Последние годы, будучи обер-гофмаршалом, князь почитал за свою главную обязанность с небесной улыбкой подходить к вельможам, на которых указывала государыня, и торжественно сообщать: «Вы можете остаться обедать за столом императрицы». Вторая его обязанность — и даже как бы весьма успешная — заключалась в том, что он драл за уши пажей и величал их щенками.
Князь гордился, что за время, пока он служит при дворе, открыты доступы к Балтийскому и Черному морям, отодвинуты западные границы от Смоленска до Пруссии и Австрии, вовсе стерты с лица мира Литовские земли и Польское королевство. Он благоговел перед великой женщиной, в невероятном расстройстве принявшей бескрайнюю империю, где полковники смели оскорблять генералов, воеводы не обращали внимания на указы Сената, солдаты грабили, крестьяне бунтовали, полиция вступала в сговоры с ворами, петровские корабли догнивали в гаванях, в канцеляриях властвовала госпожа Взятка.
«И что же? Матерь отечества все привела в порядок: солдат секли, крестьян вешали, воров ссылали, чиновников лишали места. Императрица поставила под ружье триста тысяч мужиков, и, наконец, иностранные государи признали Россию великой державой.
Матушка императрица вникала в каждую мелочь, окружила себя тысячью неотложных дел, до всего доходила сама. Она плавала по Ладожскому каналу, по Волге и Днепру, ездила в Финляндию, Белоруссию и Крым, писала Наказ. Она была великой труженицей!
Разве можно забыть, как кавалергарды открывали двери в тронную залу, а там, в порфире и короне, высоко и величаво сидела под балдахином императрица, а у подножия ее трона с одной стороны строилась русская знать, с другой — иностранная министерия?!
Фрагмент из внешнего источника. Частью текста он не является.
`src/logic/tvd_defines.svh`:
```
// Register offsets, field positions, reset values and delegation masks
`ifndef TVD_DEFINES_SVH
`define TVD_DEFINES_SVH

// ---------------------------------------------------------------
// Register byte offsets
// ---------------------------------------------------------------
`define TVD_OFF_TVEC      8'h00
`define TVD_OFF_EDELEG    8'h04
`define TVD_OFF_IDELEG    8'h08
`define TVD_OFF_SEDELEG   8'h0C
`define TVD_OFF_SIDELEG   8'h10
`define TVD_OFF_STVEC     8'h14
`define TVD_OFF_UTVEC     8'h18
`define TVD_OFF_SCAUSE    8'h1C
`define TVD_OFF_SEPC      8'h20
`define TVD_OFF_UCAUSE    8'h24
`define TVD_OFF_UEPC      8'h28
`define TVD_OFF_STATUS    8'h2C
`define TVD_OFF_MCAUSE    8'h30
`define TVD_OFF_MEPC      8'h34

// ---------------------------------------------------------------
// Fields
// ---------------------------------------------------------------
`define TVD_MODE_LSB      0
`define TVD_MODE_MSB      1
`define TVD_BASE_LSB      2
`define TVD_MODE_DIRECT   2'h0
`define TVD_MODE_VECTORED 2'h1
`define TVD_CAUSE_INT_BIT 31
// Status layout: user ie 0, sup ie 1, mach ie 3, user pie 4,
// sup pie 5, mach pie 7, sup pp 8, mach pp 12:11
`define TVD_ST_UIE        0
`define TVD_ST_SIE        1
`define TVD_ST_MIE        3
`define TVD_ST_UPIE       4
`define TVD_ST_SPIE       5
`define TVD_ST_MACHINE_PREVIOUS_INT_ENABLE       7
`define TVD_ST_SPP        8
`define TVD_ST_MPP_LSB    11

// ---------------------------------------------------------------
// Reset values and delegatable positions
// ---------------------------------------------------------------
`define TVD_TVEC_RESET    32'h0000_0000
`define TVD_EDELEG_MASK   32'h0000_B3FF
`define TVD_SEDELEG_MASK  32'h0000_B1FF
`define TVD_IDELEG_MASK   32'h0000_0333
`define TVD_SIDELEG_MASK  32'h0000_0111
`define TVD_STATUS_RESET  32'h0000_1800

`endif

```
`src/logic/tvd_pkg.sv`:
```
// Types shared by the trap vector and delegation block
package tvd_pkg;

  typedef enum logic [1:0] {
    TVD_PRIV_U = 2'h0,
    TVD_PRIV_S = 2'h1,
    TVD_PRIV_M = 2'h3
  } tvd_priv_t;

  typedef enum logic [1:0] {
    TVD_SYS_M,
    TVD_SYS_MU,
    TVD_SYS_MUN,
    TVD_SYS_MSU
  } tvd_sys_t;

endpackage

```
`src/logic/tvd_trap_unit.sv`:
```
// Trap target selection, delegation and trap state update
//
// How it works
// (RULE1) Vector register: word base in upper bits, two-bit mode in bits 1:0.
// (RULE2) Vector register always present; optionally hardwired or restricted.
// (RULE3) Vector base always four-byte aligned; low bits never stored.
// (RULE4) Mode 0 is direct, mode 1 is vectored, two and above reserved.
// (RULE5) Direct mode sends every machine trap to the base address.
// (RULE6) Vectored: exceptions to base, interrupts to base plus four times cause.
// (RULE7) Vectored mode may force stricter base alignment, up to 4*width bytes.
// (RULE8) Vectored interrupt cause zero lands at the exception address.
// (RULE9) Without delegation every trap is handled in machine mode.
// (RULE10) With supervisor, machine delegation bits send S/U traps to supervisor.
// (RULE11) Supervisor delegation bits pass user-mode traps on to user handler.
// (RULE12) Machine-user system with user traps: delegation sends to user handler.
// (RULE13) Without delegation targets both machine delegation registers are absent.
// (RULE14) Delegated trap writes target cause, pc, prior mode, prior ie; clears ie.
// (RULE15) Delegated trap leaves machine cause, pc, prior mode and ie untouched.
// (RULE16) No delegation bit stuck at one; all-ones readback shows supported bits.
// (RULE17) Traps never go to a less privileged mode than the current one.
// (RULE18) Delegated trap raised in its target mode stays in that mode.
// (RULE19) Exception delegation bit index equals cause; bit 8 is user ecall.
// (RULE20) Interrupt delegation follows pending layout; supervisor timer in bit 5.
// (RULE21) Impossible exceptions read zero: machine bit 11, supervisor bits 11:9.
// (RULE22) A reserved mode write leaves the mode field at a legal value.
`timescale 1ns/1ps
`include "tvd_defines.svh"

module tvd_trap_unit #(
  parameter tvd_pkg::tvd_sys_t SYS         = tvd_pkg::TVD_SYS_MSU,
  parameter bit                TVEC_RO     = 1'b0,
  parameter logic [31:0]       TVEC_FIXED  = `TVD_TVEC_RESET,
  parameter int                VEC_ALIGN   = 2
) (
  input  wire logic        sys_clk,
  input  wire logic        rst,
  // Wishbone classic slave
  input  wire logic        wb_cyc_i,
  input  wire logic        wb_stb_i,
  input  wire logic        wb_we_i,
  input  wire logic [7:0]  wb_adr_i,
  input  wire logic [3:0]  wb_sel_i,
  input  wire logic [31:0] wb_dat_i,
  output logic      [31:0] wb_dat_o,
  output logic             wb_ack_o,
  output logic             wb_err_o,
  // Trap request from the pipeline
  input  wire logic        trap_valid,
  input  wire logic        trap_is_int,
  input  wire logic [4:0]  trap_cause,
  input  wire logic [31:0] trap_pc,
  input  wire logic [1:0]  cur_priv,
  // Trap answer
  output logic             trap_taken,
  output logic      [31:0] trap_target_pc,
  output logic      [1:0]  trap_new_priv,
  output logic      [31:0] status_o
);

  // -------------------------------------------------------------
  // Elaboration checks
  // -------------------------------------------------------------
  // Alignment in vectored mode up to 4*32 bytes, i.e. 7 low bits
  if (VEC_ALIGN < 2 || VEC_ALIGN > 7) begin : g_bad_align
    $error("VEC_ALIGN must lie in 2..7");
  end

  localparam bit HAS_S   = (SYS == tvd_pkg::TVD_SYS_MSU);
  localparam bit HAS_N   = (SYS == tvd_pkg::TVD_SYS_MUN) || HAS_S;
  localparam bit HAS_DEL = HAS_S || (SYS == tvd_pkg::TVD_SYS_MUN);  // [RULE13]
  localparam logic [31:0] EMASK  = HAS_DEL ? `TVD_EDELEG_MASK : 32'h0000_0000;
  localparam logic [31:0] IMASK  = HAS_DEL ? `TVD_IDELEG_MASK : 32'h0000_0000;
  localparam logic [31:0] SEMASK = (HAS_S && HAS_N) ? `TVD_SEDELEG_MASK : 32'h0000_0000;
  localparam logic [31:0] SIMASK = (HAS_S && HAS_N) ? `TVD_SIDELEG_MASK : 32'h0000_0000;

  // -------------------------------------------------------------
  // Registers
  // -------------------------------------------------------------
  logic [31:0] tvec_q, edeleg_q, ideleg_q, sedeleg_q, sideleg_q;
  logic [31:0] stvec_q, utvec_q, scause_q, sepc_q, ucause_q, uepc_q;
  logic [31:0] mcause_q, mepc_q, status_q;
  logic        ack_q;

  // -------------------------------------------------------------
  // Bus decode
  // -------------------------------------------------------------
  wire req      = wb_cyc_i && wb_stb_i && !ack_q;
  wire hit_tvec = (wb_adr_i == `TVD_OFF_TVEC);
  wire hit_ed   = (wb_adr_i == `TVD_OFF_EDELEG) && HAS_DEL;
  wire hit_id   = (wb_adr_i == `TVD_OFF_IDELEG) && HAS_DEL;
  wire hit_sed  = (wb_adr_i == `TVD_OFF_SEDELEG) && HAS_S && HAS_N;
  wire hit_sid  = (wb_adr_i == `TVD_OFF_SIDELEG) && HAS_S && HAS_N;
  wire hit_stv  = (wb_adr_i == `TVD_OFF_STVEC) && HAS_S;
  wire hit_utv  = (wb_adr_i == `TVD_OFF_UTVEC) && HAS_N;
  wire hit_sc   = (wb_adr_i == `TVD_OFF_SCAUSE) && HAS_S;
  wire hit_se   = (wb_adr_i == `TVD_OFF_SEPC) && HAS_S;
  wire hit_uc   = (wb_adr_i == `TVD_OFF_UCAUSE) && HAS_N;
  wire hit_ue   = (wb_adr_i == `TVD_OFF_UEPC) && HAS_N;
  wire hit_st   = (wb_adr_i == `TVD_OFF_STATUS);
  wire hit_mc   = (wb_adr_i == `TVD_OFF_MCAUSE);
  wire hit_me   = (wb_adr_i == `TVD_OFF_MEPC);
  wire hit_any  = hit_tvec | hit_ed | hit_id | hit_sed | hit_sid | hit_stv | hit_utv |
                  hit_sc | hit_se | hit_uc | hit_ue | hit_st | hit_mc | hit_me;
  // Req is masked by ack_q on the ack edge, so the write strobe qualifies on cyc and stb alone
  wire wr       = wb_cyc_i && wb_stb_i && wb_we_i && hit_any;

  // Byte-lane merge of write data into an old value
  function automatic logic [31:0] merge(input logic [31:0] old, input logic [31:0] nw,
                                        input logic [3:0] sel);
    logic [31:0] r;
    r = old;
    for (int i = 0; i < 4; i++) begin
      if (sel[i]) begin
        r[i*8 +: 8] = nw[i*8 +: 8];
      end
    end
    return r;
  endfunction

  // Legalise a vector word: reserved mode keeps the old mode, base is aligned
  function automatic logic [31:0] legal_vec(input logic [31:0] nw, input logic [31:0] old);
    logic [1:0]  m;
    logic [31:0] b;
    m = (nw[1:0] >= 2'h2) ? old[1:0] : nw[1:0];  // [RULE22] [RULE4]
    b = {nw[31:2], 2'h0};  // [RULE3] [RULE1]
    if (m == `TVD_MODE_VECTORED) begin
      b = b & ~((32'h1 << VEC_ALIGN) - 32'h1);  // [RULE7]
    end
    return {b[31:2], m};
  endfunction

  wire [31:0] wmerge = merge(wb_dat_o, wb_dat_i, wb_sel_i);

  assign wb_ack_o = ack_q && wb_cyc_i && wb_stb_i;
  assign wb_err_o = 1'b0;

  always_ff @(posedge sys_clk or posedge rst) begin
    if (rst) begin
      ack_q    <= 1'b0;
      wb_dat_o <= 32'h0000_0000;
    end else begin
      ack_q    <= req;
      // Unmapped offsets answer with zero data
      wb_dat_o <= hit_tvec ? tvec_q : hit_ed ? edeleg_q : hit_id ? ideleg_q :
                  hit_sed ? sedeleg_q : hit_sid ? sideleg_q : hit_stv ? stvec_q :
                  hit_utv ? utvec_q : hit_sc ? scause_q : hit_se ? sepc_q :
                  hit_uc ? ucause_q : hit_ue ? uepc_q : hit_st ? status_q :
                  hit_mc ? mcause_q : hit_me ? mepc_q : 32'h0000_0000;
    end
  end

  // Write happens at the edge that the ack is sampled, once per access
  wire we_now = wr && ack_q;

  // -------------------------------------------------------------
  // Target privilege selection
  // -------------------------------------------------------------
  wire        m_del   = trap_is_int ? ideleg_q[trap_cause] : edeleg_q[trap_cause];   // [RULE19] [RULE20]
  wire        s_del   = trap_is_int ? sideleg_q[trap_cause] : sedeleg_q[trap_cause];
  wire        cur_m   = (cur_priv == tvd_pkg::TVD_PRIV_M);
  wire        cur_u   = (cur_priv == tvd_pkg::TVD_PRIV_U);
  logic [1:0] tgt;
  always_comb begin
    tgt = tvd_pkg::TVD_PRIV_M;  // [RULE9]
    if (!cur_m && m_del && HAS_S) begin
      tgt = (cur_u && s_del && HAS_N) ? tvd_pkg::TVD_PRIV_U
                                      : tvd_pkg::TVD_PRIV_S;  // [RULE10] [RULE11] [RULE18]
    end else if (!cur_m && m_del && HAS_N) begin
      tgt = tvd_pkg::TVD_PRIV_U;  // [RULE12]
    end
    // A machine-mode trap falls to the default branch: never downward [RULE17]
  end

  wire [31:0] vec_sel = (tgt == tvd_pkg::TVD_PRIV_M) ? tvec_q :
                        (tgt == tvd_pkg::TVD_PRIV_S) ? stvec_q : utvec_q;
  wire [31:0] vbase   = {vec_sel[31:2], 2'h0};
  // Cause zero lands on the base, which also serves exceptions [RULE8]
  wire [31:0] vtgt    = (trap_is_int && vec_sel[1:0] == `TVD_MODE_VECTORED)
                      ? vbase + {25'h0, trap_cause, 2'h0} : vbase;  // [RULE5] [RULE6]
  wire [31:0] cause_w = {trap_is_int, 26'h0, trap_cause};
  wire [31:0] epc_w   = {trap_pc[31:2], 2'h0};

  // -------------------------------------------------------------
  // Trap answer
  // -------------------------------------------------------------
  always_ff @(posedge sys_clk or posedge rst) begin
    if (rst) begin
      trap_taken     <= 1'b0;
      trap_target_pc <= 32'h0000_0000;
      trap_new_priv  <= tvd_pkg::TVD_PRIV_M;
    end else begin
      trap_taken <= trap_valid;
      if (trap_valid) begin
        trap_target_pc <= vtgt;
        trap_new_priv  <= tgt;
      end
    end
  end

  // -------------------------------------------------------------
  // Vector and delegation registers
  // -------------------------------------------------------------
  always_ff @(posedge sys_clk or posedge rst) begin
    if (rst) begin
      tvec_q    <= TVEC_FIXED;
      edeleg_q  <= 32'h0000_0000;
      ideleg_q  <= 32'h0000_0000;
      sedeleg_q <= 32'h0000_0000;
      sideleg_q <= 32'h0000_0000;
      stvec_q   <= `TVD_TVEC_RESET;
      utvec_q   <= `TVD_TVEC_RESET;
    end else if (we_now) begin
      if (hit_tvec && !TVEC_RO) begin
        tvec_q <= legal_vec(wmerge, tvec_q);  // [RULE2]
      end
      if (hit_ed) begin
        edeleg_q <= wmerge & EMASK;  // [RULE16] [RULE21]
      end
      if (hit_id) begin
        ideleg_q <= wmerge & IMASK;  // [RULE16]
      end
      if (hit_sed) begin
        sedeleg_q <= wmerge & SEMASK;  // [RULE21]
      end
      if (hit_sid) begin
        sideleg_q <= wmerge & SIMASK;
      end
      if (hit_stv) begin
        stvec_q <= legal_vec(wmerge, stvec_q);
      end
      if (hit_utv) begin
        utvec_q <= legal_vec(wmerge, utvec_q);
      end
    end
  end

  // -------------------------------------------------------------
  // Cause, exception pc and status; trap update beats a bus write
  // -------------------------------------------------------------
  wire to_m = trap_valid && tgt == tvd_pkg::TVD_PRIV_M;
  wire to_s = trap_valid && tgt == tvd_pkg::TVD_PRIV_S;
  wire to_u = trap_valid && tgt == tvd_pkg::TVD_PRIV_U;
  // Saved enable is that of the mode running when the trap hits
  wire cur_ie = cur_m ? status_q[`TVD_ST_MIE] :
                cur_u ? status_q[`TVD_ST_UIE] : status_q[`TVD_ST_SIE];

  logic [31:0] status_d;
  always_comb begin
    status_d = status_q;
    if (to_m) begin
      status_d[`TVD_ST_MACHINE_PREVIOUS_INT_ENABLE] = cur_ie;
      status_d[`TVD_ST_MIE]  = 1'b0;
      status_d[`TVD_ST_MPP_LSB +: 2] = cur_priv;
    end else if (to_s) begin
      status_d[`TVD_ST_SPIE] = cur_ie;  // [RULE14] [RULE15]
      status_d[`TVD_ST_SIE]  = 1'b0;
      status_d[`TVD_ST_SPP]  = cur_priv[0];
    end else if (to_u) begin
      status_d[`TVD_ST_UPIE] = cur_ie;  // [RULE14]
      status_d[`TVD_ST_UIE]  = 1'b0;
    end else if (we_now && hit_st) begin
      status_d = wmerge;
    end
  end

  always_ff @(posedge sys_clk or posedge rst) begin
    if (rst) begin
      status_q <= `TVD_STATUS_RESET;
      mcause_q <= 32'h0000_0000;
      mepc_q   <= 32'h0000_0000;
      scause_q <= 32'h0000_0000;
      sepc_q   <= 32'h0000_0000;
      ucause_q <= 32'h0000_0000;
      uepc_q   <= 32'h0000_0000;
    end else begin
      status_q <= status_d;
      if (to_m) begin
        mcause_q <= cause_w;
        mepc_q   <= epc_w;
      end else if (we_now && hit_mc) begin
        mcause_q <= wmerge;
      end else if (we_now && hit_me) begin
        mepc_q <= {wmerge[31:2], 2'h0};
      end
      if (to_s) begin
        scause_q <= cause_w;  // [RULE14]
        sepc_q   <= epc_w;
      end else if (we_now && hit_sc) begin
        scause_q <= wmerge;
      end else if (we_now && hit_se) begin
        sepc_q <= {wmerge[31:2], 2'h0};
      end
      if (to_u) begin
        ucause_q <= cause_w;
        uepc_q   <= epc_w;
      end else if (we_now && hit_uc) begin
        ucause_q <= wmerge;
      end else if (we_now && hit_ue) begin
        uepc_q <= {wmerge[31:2], 2'h0};
      end
    end
  end

  assign status_o = status_q;

  // -------------------------------------------------------------
  // Checks
  // -------------------------------------------------------------
  chk_mode_legal: assert property (@(posedge sys_clk) disable iff (rst)
    tvec_q[1:0] < 2'h2) else $error("vector mode holds reserved value");  // [RULE22]

  chk_no_downward: assert property (@(posedge sys_clk) disable iff (rst)
    trap_valid && cur_m |=> trap_new_priv == tvd_pkg::TVD_PRIV_M)
    else $error("machine trap left machine mode");  // [RULE17]

  chk_direct_base: assert property (@(posedge sys_clk) disable iff (rst)
    trap_valid && tgt == tvd_pkg::TVD_PRIV_M && tvec_q[1:0] == `TVD_MODE_DIRECT
    |=> trap_target_pc == $past(vbase)) else $error("direct trap off base");  // [RULE5]

  chk_vector_int: assert property (@(posedge sys_clk) disable iff (rst)
    trap_valid && trap_is_int && tgt == tvd_pkg::TVD_PRIV_M &&
    tvec_q[1:0] == `TVD_MODE_VECTORED
    |=> trap_target_pc == $past({tvec_q[31:2], 2'h0}) + {25'h0, $past(trap_cause), 2'h0})
    else $error("vectored interrupt target wrong");  // [RULE6]

  chk_mcause_keep: assert property (@(posedge sys_clk) disable iff (rst)
    to_s || to_u |=> $stable(mcause_q) && $stable(mepc_q))
    else $error("delegated trap touched machine cause");  // [RULE15]

  chk_del_ie_clear: assert property (@(posedge sys_clk) disable iff (rst)
    to_s |=> !status_q[`TVD_ST_SIE] && scause_q == $past(cause_w))
    else $error("supervisor trap state not updated");  // [RULE14]

  chk_bit11_zero: assert property (@(posedge sys_clk) disable iff (rst)
    !edeleg_q[11] && sedeleg_q[11:9] == 3'h0) else $error("fixed-zero bit set");  // [RULE21]

  chk_undelegated_m: assert property (@(posedge sys_clk) disable iff (rst)
    trap_valid && !m_del |=> trap_new_priv == tvd_pkg::TVD_PRIV_M)
    else $error("undelegated trap left machine");  // [RULE9]

  chk_ack_once: assert property (@(posedge sys_clk) disable iff (rst)
    wb_ack_o |=> !wb_ack_o) else $error("ack held two cycles");

  chk_vec_cause0: assert property (@(posedge sys_clk) disable iff (rst)
    trap_valid && trap_is_int && trap_cause == 5'h00 |=> trap_target_pc == $past(vbase))
    else $error("cause zero interrupt off base");  // [RULE8]

  chk_vec_exception: assert property (@(posedge sys_clk) disable iff (rst)
    trap_valid && !trap_is_int |=> trap_target_pc == $past(vbase))
    else $error("exception not sent to base");  // [RULE6]

  chk_stay_horizontal: assert property (@(posedge sys_clk) disable iff (rst)
    trap_valid && cur_priv == tvd_pkg::TVD_PRIV_S && m_del && HAS_S
    |=> trap_new_priv == tvd_pkg::TVD_PRIV_S)
    else $error("supervisor trap left its mode");  // [RULE18]

  chk_user_route: assert property (@(posedge sys_clk) disable iff (rst)
    trap_valid && cur_u && m_del && s_del && HAS_S && HAS_N
    |=> trap_new_priv == tvd_pkg::TVD_PRIV_U)
    else $error("user trap not passed on");  // [RULE11]

  chk_user_state: assert property (@(posedge sys_clk) disable iff (rst)
    to_u |=> !status_q[`TVD_ST_UIE] && ucause_q == $past(cause_w) &&
    uepc_q == $past(epc_w))
    else $error("user trap state not updated");  // [RULE14]

  chk_taken_pulse: assert property (@(posedge sys_clk) disable iff (rst)
    trap_taken == $past(trap_valid)) else $error("trap answer not one cycle late");

  chk_sub_mode_legal: assert property (@(posedge sys_clk) disable iff (rst)
    stvec_q[1:0] < 2'h2 && utvec_q[1:0] < 2'h2) else $error("sub vector mode reserved");  // [RULE22]

  chk_deleg_write: assert property (@(posedge sys_clk) disable iff (rst)
    wb_ack_o && wb_we_i && hit_ed |=> edeleg_q == ($past(wmerge) & EMASK))
    else $error("delegation write lost");  // [RULE16]

endmodule

```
Но самое поразительное и величественное в ее царствование — это придворные празднества. До чего же строен и величав великий князь Александр Павлович, когда закружится с супружницей в веселом танце, увлекая за собой кавалеров и дам в тысячерублевых нарядах. А рядом за беззаботной беседой сходятся курчавый француз и бритый поляк, образованный англичанин в строгом платье и неграмотный киргиз в непомерно широком халате, татарские ханы и послы великой Бухары, греческие депутаты и русские столбовые дворяне. И вдруг все это скопище замирает, повернув головы в сторону, откуда появляется Она. На голове старинный убор со множеством драгоценных камней. Бриллианты, рубины, смарагды необыкновенной величины ниспадают с шеи на грудь. На длинном, из шелкового люстрина платье сияют орденские ленты, золотые кресты и звезды. Мелкими шажками, прямо держа спину, идет Она меж завороженных подданных, одаривая их ласковым светом голубых глаз и повелительной улыбкой. Дамы и господа расступаются в почтительном поклоне и мечтают об одном: хоть чуточку походить на свою государыню.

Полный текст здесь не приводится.